The Long, Lonesome Road

Fred Thomas is schizophrenic. Seven years ago he entered a state mental hospital. Ever since, his life has been a jumble of doctors and drugs, hospitals and halfway houses. But like so many others in Texas’ abysmal mental health system, he is not one bit better today.

(Page 4 of 9)

The hospital was originally designed for fewer than fifty patients. But it wasn’t long before problems began cropping up. Within five years of the hospital’s inauguration, the superintendent was moved to complain, “The asylum at present seems crowded to its limits of accommodation.” According to one historian, five years after that, a new superintendent, appalled by some of the practices he saw, “abolished as much as possible all modes of restraint and punishment, such as…iron handcuffs.” And in 1894 another superintendent wrote a description of asylum life that sounds eerily like the present: “In the commodious…parks of all modern asylums will be seen hundreds of lunatics sitting day in and day out in idleness and misery, watched by attendants who take little interest in them.”

For nearly a century the state’s main response to the problems of the asylums was to build more of them. As late as the 1950’s, when Governor Allan Shivers went on the one passionate crusade of his political life—a campaign to improve conditions in the state hospitals—his chief solution was to build the eighth and last, in Kerrville. In addition, the Legislature consistently found money for expansion of the existing hospitals. By 1965 the Austin State Hospital was a sprawling 117-building campus that held about 3250 patients. Statewide, more than 15,000 people were committed in mental hospitals.

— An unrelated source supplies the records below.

This is an optimization exercise on Yosys and OpenROAD, whose aim is small area and a short achievable clock period, not a production implementation.
Function was not checked in any run shown here: the RTL went through the layout flow alone.

## flow/design.v (module list and top-level ports; edited modules follow where they fit)
// module NES_ALU: 52 lines
// module CPU_DP: 348 lines
// module CU_IntCpt: 133 lines
// module CU_FSM: 446 lines
// module CU_CurDec: 728 lines
// module CU_CtlGen: 668 lines
// module nes_cpu: 94 lines
module nes_cpu (
  input         clk,        
  input         b_rst,      
  input         b_nmi,      
  input         b_irq,      
  input  [7:0]  data_in,    
  output [15:0] addr,       
  output        r_bw,       
  output [7:0]  data_out    
  );
  // ...
==> flow/run.sh <==
#!/bin/bash
# synth_recipe.tcl (not shown) runs the flow's synth.tcl, then flattens the netlist and writes it again
# the make line also repeats each setting of config.mk as NAME=value (left out here)
make -C /OpenROAD-flow-scripts/flow DESIGN_CONFIG=/design/flow/config.mk WORK_HOME=/design/flow/orfs CLKGATE_MAP_FILE= SYNTH_SCRIPT=/design/flow/synth_recipe.tcl finish
==> flow/config.mk <==
export PLATFORM = sky130hd
export DESIGN_NAME = nes_cpu
export DESIGN_NICKNAME = nes_cpu
export VERILOG_FILES = /design/flow/design.v
export SDC_FILE = /design/flow/constraint.sdc
export NUM_CORES = 4
export LEC_CHECK = 0
export ABC_AREA = 1
export CAP_MARGIN = 20
export CORE_MARGIN = 2
export CORE_UTILIZATION = 40
export SETUP_SLACK_MARGIN = 5
export SLEW_MARGIN = 20
==> flow/constraint.sdc <==
create_clock -name core_clock -period 12.0 [get_ports {clk}]
set_input_delay 2.4000 -clock core_clock [delete_from_list [all_inputs] [get_ports {clk}]]
set_output_delay 2.4000 -clock core_clock [all_outputs]
set_load 0.01 [all_outputs]
Context: an optimization exercise on an open-source flow, tuned for small area and a short achievable clock period. The choices shown serve that exercise and are no tape-out recipe.
RTL that was checked went through simulation tests only; none was proved equivalent to the original.
Function not checked in runs 5 to 7: the RTL went through the layout flow alone.
No activity file was given, so power comes from the tool's default toggle rates.

$ cat design/flow/flow/run.sh
#!/bin/bash
# Own layout flow: the standard ORFS flow (standard.sh), with
#  - synthesis mapped by an area-oriented ABC script (flow/abc.script) and
#    without extracting full/half-adder cells,
#  - a setup margin so that repair_timing aims below the clock period.
# Each step's full output goes to its own log file in this folder.
set -uo pipefail
SYNTH_VARS="ABC_AREA=1 ADDER_MAP_FILE= ABC_CLOCK_PERIOD_IN_PS=5000"
LAYOUT_VARS=(SETUP_SLACK_MARGIN=8.5 "BUFFER_PORTS_ARGS=-buffer_cell sky130_fd_sc_hd__buf_2" "CTS_ARGS=-sink_clustering_enable -repair_clock_nets -dont_use_dummy_load -sink_clustering_size 30 -sink_clustering_max_diameter 100 -buf_list sky130_fd_sc_hd__clkbuf_8 -root_buf sky130_fd_sc_hd__clkbuf_16")
rm -rf myscripts
cp -r "$FLOW_HOME/scripts" myscripts
cp flow/abc.script myscripts/abc_area.script
bash standard.sh SCRIPTS_DIR="$PWD/myscripts" $SYNTH_VARS synth > synth.log 2>&1 || exit 1
bash standard.sh "${LAYOUT_VARS[@]}" finish > layout.log 2>&1 || exit 1
$ cat design/flow/flow/abc.script
strash
dc2
dch -f
map -a
topo
$ cat design/flow/standard.sh
#!/bin/bash
# synth_recipe.tcl (not shown) runs the flow's synth.tcl, then flattens the netlist and writes it again
# the make line also repeats each setting of config.mk as NAME=value (left out here)
make -C /OpenROAD-flow-scripts/flow DESIGN_CONFIG=/design/flow/config.mk WORK_HOME=/design/flow/orfs CLKGATE_MAP_FILE= SYNTH_SCRIPT=/design/flow/synth_recipe.tcl "${@:-finish}"
$ cat design/flow/config.mk
export PLATFORM = sky130hd
export DESIGN_NAME = CS
export DESIGN_NICKNAME = CS
export VERILOG_FILES = /design/flow/design.v
export SDC_FILE = /design/flow/constraint.sdc
export NUM_CORES = 4
export LEC_CHECK = 0
export CAP_MARGIN = 20
export CORE_MARGIN = 2
export CORE_UTILIZATION = 40
export SLEW_MARGIN = 20
$ cat design/flow/constraint.sdc
create_clock -name core_clock -period 16.0 [get_ports {clk}]
set_input_delay 3.2000 -clock core_clock [delete_from_list [all_inputs] [get_ports {clk}]]
set_output_delay 3.2000 -clock core_clock [all_outputs]
set_load 0.01 [all_outputs]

And how did those 15,000 people live? They lived horribly. The humanitarian impulse that had informed the asylum movement was long forgotten, as mental hospitals all across the country evolved into warehouses. Hospitals were grossly understaffed; in the fifties the 3000 plus patients at the Austin State Hospital were served by only ten doctors and four nurses. What staff there was relied on straitjackets and cages to control the more-violent patients; even the tamer ones were almost never allowed to do much more than sit in a crowded, foul ward and stare at the four walls. The tales of outright abuse were legion. Over the years muckrakers documented the sadistic use of electric shock treatment as punishment, the regular beatings and occasional death of patients at the hands of staff, and after the first psychotropic drug became available in the early sixties, the overmedication of patients as the chief means of keeping them “calm.”

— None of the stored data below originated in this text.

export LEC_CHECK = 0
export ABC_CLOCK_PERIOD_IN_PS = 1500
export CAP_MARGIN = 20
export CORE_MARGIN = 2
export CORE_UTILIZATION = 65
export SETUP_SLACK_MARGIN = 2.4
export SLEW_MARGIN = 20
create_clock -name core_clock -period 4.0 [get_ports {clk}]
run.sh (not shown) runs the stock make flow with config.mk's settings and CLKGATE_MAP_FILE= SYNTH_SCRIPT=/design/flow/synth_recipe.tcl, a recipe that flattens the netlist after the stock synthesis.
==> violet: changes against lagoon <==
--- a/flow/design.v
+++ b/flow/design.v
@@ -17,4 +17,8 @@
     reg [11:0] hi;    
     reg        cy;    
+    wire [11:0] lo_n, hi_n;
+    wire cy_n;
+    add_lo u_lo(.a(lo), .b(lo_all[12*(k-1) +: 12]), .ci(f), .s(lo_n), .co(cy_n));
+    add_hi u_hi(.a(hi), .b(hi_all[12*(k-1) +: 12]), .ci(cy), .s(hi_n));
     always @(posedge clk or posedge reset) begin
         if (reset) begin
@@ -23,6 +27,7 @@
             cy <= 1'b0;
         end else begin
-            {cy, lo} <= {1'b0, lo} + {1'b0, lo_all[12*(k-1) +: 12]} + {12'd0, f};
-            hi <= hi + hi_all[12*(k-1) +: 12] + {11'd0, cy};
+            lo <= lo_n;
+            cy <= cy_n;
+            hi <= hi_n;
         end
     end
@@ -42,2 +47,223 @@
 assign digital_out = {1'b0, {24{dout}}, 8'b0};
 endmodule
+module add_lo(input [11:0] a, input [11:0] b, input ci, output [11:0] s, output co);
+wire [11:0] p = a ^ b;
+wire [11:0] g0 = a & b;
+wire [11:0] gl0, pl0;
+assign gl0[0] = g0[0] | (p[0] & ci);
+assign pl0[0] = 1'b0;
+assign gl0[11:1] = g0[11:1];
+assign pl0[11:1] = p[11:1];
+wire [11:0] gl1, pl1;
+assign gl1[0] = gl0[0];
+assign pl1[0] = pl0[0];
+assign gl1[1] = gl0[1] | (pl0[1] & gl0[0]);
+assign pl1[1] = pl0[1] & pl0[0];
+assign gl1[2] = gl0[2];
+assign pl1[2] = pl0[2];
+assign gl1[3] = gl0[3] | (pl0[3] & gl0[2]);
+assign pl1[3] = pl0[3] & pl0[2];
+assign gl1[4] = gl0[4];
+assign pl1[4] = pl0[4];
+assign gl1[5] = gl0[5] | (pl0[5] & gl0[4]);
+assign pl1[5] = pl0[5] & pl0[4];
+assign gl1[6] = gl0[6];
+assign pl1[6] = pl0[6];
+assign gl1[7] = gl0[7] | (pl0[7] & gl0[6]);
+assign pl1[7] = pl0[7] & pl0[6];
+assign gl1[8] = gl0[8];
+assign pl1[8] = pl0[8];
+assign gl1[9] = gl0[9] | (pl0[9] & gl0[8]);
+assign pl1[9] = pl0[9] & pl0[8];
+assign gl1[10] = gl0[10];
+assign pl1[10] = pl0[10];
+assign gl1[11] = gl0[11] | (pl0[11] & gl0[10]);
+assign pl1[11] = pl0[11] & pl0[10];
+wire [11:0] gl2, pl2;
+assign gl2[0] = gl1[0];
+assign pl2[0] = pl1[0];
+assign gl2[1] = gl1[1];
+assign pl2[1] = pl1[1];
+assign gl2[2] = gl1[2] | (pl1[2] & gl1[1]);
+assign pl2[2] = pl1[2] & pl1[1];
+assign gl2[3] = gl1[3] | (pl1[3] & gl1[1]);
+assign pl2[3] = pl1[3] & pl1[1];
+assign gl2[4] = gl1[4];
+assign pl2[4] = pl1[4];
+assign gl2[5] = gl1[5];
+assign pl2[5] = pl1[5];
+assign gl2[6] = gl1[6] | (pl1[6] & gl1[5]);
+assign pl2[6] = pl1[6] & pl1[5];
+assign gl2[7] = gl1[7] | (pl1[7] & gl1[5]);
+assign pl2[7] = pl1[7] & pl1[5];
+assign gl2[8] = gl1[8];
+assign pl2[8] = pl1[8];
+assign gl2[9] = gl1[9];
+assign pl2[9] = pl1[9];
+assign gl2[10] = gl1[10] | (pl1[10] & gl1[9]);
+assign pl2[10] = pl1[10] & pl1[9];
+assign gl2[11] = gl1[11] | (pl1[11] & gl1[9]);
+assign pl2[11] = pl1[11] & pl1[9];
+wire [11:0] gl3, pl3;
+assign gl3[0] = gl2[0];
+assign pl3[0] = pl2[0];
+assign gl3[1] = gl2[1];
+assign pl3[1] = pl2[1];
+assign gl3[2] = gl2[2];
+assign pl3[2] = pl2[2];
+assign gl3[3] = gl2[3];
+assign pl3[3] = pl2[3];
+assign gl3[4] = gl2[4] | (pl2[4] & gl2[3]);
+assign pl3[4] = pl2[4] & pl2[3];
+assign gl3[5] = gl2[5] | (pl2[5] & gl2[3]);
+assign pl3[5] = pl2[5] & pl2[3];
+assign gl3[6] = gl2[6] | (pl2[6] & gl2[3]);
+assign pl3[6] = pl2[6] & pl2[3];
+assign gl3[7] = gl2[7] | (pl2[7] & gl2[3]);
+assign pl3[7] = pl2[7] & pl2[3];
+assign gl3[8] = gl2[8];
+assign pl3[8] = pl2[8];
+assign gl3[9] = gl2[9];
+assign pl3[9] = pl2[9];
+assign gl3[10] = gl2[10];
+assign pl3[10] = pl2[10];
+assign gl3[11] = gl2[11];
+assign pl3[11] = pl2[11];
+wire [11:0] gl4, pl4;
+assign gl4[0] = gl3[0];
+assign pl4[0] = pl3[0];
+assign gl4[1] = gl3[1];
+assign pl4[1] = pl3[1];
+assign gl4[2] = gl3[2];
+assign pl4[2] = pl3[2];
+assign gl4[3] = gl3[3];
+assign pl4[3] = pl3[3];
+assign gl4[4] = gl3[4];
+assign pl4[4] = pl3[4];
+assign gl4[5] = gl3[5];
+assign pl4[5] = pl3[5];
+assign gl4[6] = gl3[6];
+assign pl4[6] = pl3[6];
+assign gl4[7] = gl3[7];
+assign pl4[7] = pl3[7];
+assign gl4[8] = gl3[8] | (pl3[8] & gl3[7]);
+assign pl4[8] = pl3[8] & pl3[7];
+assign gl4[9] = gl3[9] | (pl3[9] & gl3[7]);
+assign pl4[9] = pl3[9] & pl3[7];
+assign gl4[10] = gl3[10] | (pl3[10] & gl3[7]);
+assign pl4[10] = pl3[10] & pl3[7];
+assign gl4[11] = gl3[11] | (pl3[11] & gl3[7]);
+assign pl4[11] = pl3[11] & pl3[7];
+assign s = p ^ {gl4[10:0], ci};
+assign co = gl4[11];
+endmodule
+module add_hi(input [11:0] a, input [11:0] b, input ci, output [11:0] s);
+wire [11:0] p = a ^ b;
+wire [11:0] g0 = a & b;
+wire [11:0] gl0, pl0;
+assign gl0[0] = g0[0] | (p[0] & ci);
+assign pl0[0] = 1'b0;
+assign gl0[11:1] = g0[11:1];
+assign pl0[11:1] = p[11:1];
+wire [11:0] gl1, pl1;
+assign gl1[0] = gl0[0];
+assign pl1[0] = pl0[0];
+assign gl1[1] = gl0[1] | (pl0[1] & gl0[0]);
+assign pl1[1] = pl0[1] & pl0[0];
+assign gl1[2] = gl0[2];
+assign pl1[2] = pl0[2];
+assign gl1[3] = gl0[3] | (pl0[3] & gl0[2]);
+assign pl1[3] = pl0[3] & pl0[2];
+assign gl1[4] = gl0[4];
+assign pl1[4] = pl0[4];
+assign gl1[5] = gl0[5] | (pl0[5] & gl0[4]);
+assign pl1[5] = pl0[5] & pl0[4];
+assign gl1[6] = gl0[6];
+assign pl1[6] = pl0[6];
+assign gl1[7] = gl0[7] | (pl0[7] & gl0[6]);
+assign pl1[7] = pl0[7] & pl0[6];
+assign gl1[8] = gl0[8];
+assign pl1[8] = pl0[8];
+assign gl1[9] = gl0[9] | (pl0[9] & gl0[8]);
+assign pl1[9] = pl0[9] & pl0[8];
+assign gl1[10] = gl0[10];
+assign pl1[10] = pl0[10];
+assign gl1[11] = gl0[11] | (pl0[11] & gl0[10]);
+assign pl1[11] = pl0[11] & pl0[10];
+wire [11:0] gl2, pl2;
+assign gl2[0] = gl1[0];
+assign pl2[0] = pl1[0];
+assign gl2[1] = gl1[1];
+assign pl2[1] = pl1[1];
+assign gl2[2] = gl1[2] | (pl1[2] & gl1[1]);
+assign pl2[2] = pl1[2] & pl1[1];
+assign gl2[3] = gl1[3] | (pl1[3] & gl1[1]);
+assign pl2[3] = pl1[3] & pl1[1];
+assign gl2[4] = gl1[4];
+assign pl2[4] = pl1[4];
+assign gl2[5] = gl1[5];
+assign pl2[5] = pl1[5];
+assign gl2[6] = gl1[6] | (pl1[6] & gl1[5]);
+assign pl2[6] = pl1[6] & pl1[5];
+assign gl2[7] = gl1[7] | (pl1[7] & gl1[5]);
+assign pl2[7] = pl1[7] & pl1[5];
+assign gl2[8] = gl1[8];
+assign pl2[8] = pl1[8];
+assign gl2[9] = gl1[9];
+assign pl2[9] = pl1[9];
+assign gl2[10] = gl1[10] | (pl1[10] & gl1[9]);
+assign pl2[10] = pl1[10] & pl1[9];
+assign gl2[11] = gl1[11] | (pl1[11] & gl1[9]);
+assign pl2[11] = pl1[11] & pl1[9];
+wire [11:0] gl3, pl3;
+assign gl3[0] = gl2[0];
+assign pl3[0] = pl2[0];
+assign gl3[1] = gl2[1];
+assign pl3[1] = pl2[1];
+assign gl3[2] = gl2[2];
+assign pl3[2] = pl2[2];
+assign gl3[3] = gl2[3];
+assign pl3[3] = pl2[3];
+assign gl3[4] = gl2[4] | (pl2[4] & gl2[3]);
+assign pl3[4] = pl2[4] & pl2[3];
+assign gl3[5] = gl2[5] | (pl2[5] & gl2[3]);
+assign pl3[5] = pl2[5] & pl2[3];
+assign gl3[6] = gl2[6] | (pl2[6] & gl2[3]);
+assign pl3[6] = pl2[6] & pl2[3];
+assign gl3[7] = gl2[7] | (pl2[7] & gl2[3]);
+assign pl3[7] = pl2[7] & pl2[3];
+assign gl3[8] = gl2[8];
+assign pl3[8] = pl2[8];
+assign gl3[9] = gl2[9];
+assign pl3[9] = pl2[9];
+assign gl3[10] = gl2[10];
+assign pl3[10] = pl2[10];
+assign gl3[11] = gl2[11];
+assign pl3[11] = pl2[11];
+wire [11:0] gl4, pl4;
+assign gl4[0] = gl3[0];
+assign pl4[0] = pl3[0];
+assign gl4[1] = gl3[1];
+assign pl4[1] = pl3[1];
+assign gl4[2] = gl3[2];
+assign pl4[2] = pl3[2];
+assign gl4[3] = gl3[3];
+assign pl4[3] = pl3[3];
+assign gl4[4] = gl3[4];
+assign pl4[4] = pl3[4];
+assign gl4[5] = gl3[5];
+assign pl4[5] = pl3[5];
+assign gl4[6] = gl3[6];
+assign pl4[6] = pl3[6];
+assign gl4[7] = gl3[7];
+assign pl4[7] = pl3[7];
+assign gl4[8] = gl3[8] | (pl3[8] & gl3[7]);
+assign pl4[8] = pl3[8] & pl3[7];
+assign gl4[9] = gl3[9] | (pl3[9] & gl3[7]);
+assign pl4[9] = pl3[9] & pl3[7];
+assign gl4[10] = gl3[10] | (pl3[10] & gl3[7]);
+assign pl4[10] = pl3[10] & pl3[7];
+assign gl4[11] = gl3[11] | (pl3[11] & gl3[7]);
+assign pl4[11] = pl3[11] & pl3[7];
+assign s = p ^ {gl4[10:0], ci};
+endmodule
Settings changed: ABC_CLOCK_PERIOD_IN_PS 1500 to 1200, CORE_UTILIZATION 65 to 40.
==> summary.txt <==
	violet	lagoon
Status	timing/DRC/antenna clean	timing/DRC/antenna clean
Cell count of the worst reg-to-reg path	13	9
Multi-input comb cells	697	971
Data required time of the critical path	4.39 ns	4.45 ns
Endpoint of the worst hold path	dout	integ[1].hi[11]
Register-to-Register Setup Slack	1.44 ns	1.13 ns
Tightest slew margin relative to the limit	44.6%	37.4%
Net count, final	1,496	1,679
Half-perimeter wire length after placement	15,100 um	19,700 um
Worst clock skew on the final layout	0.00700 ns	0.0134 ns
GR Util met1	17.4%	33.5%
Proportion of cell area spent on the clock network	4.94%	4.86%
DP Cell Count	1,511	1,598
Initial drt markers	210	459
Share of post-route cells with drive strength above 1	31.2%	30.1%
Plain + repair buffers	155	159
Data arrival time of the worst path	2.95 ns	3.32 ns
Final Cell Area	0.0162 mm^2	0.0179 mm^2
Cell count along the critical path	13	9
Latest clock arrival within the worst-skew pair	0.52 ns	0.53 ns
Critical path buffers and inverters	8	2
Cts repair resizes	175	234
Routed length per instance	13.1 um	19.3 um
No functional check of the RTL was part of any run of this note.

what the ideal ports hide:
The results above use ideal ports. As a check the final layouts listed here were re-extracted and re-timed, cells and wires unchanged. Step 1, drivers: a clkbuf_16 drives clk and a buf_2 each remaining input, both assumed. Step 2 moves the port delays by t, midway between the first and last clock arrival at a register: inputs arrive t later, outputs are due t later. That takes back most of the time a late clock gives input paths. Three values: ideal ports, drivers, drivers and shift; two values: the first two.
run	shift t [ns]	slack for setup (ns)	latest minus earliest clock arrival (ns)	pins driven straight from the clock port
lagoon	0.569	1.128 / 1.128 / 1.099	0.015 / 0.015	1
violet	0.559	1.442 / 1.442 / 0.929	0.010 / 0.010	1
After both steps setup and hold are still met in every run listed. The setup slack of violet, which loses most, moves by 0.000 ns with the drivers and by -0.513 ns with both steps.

Those conditions led to the second grass-roots movement on behalf of the mentally ill: the deinstitutionalization movement, which is the dominant ideology today. Deinstitutionalization was a classic sixties crusade, propelled by a sense of humanity and outrage at injustice, and more than a little naiveté. Whereas the asylum movement had held that the mentally ill had the right to be protected from society, the new movement believed just the opposite: that they had the right to be a part of society. Thanks to the introduction of drugs like Thorazine, it was widely believed that many—nay, most—mentally ill people could learn to live productively. In any case, proponents of deinstitutionalization believed that the mentally ill should have the legal right to live in the “least-restrictive environment”—a phrase that implied someplace other than a mental hospital. The new movement quickly gained the same kind of moral suasion that the asylum movement once had; by 1963 its tenets were federal law.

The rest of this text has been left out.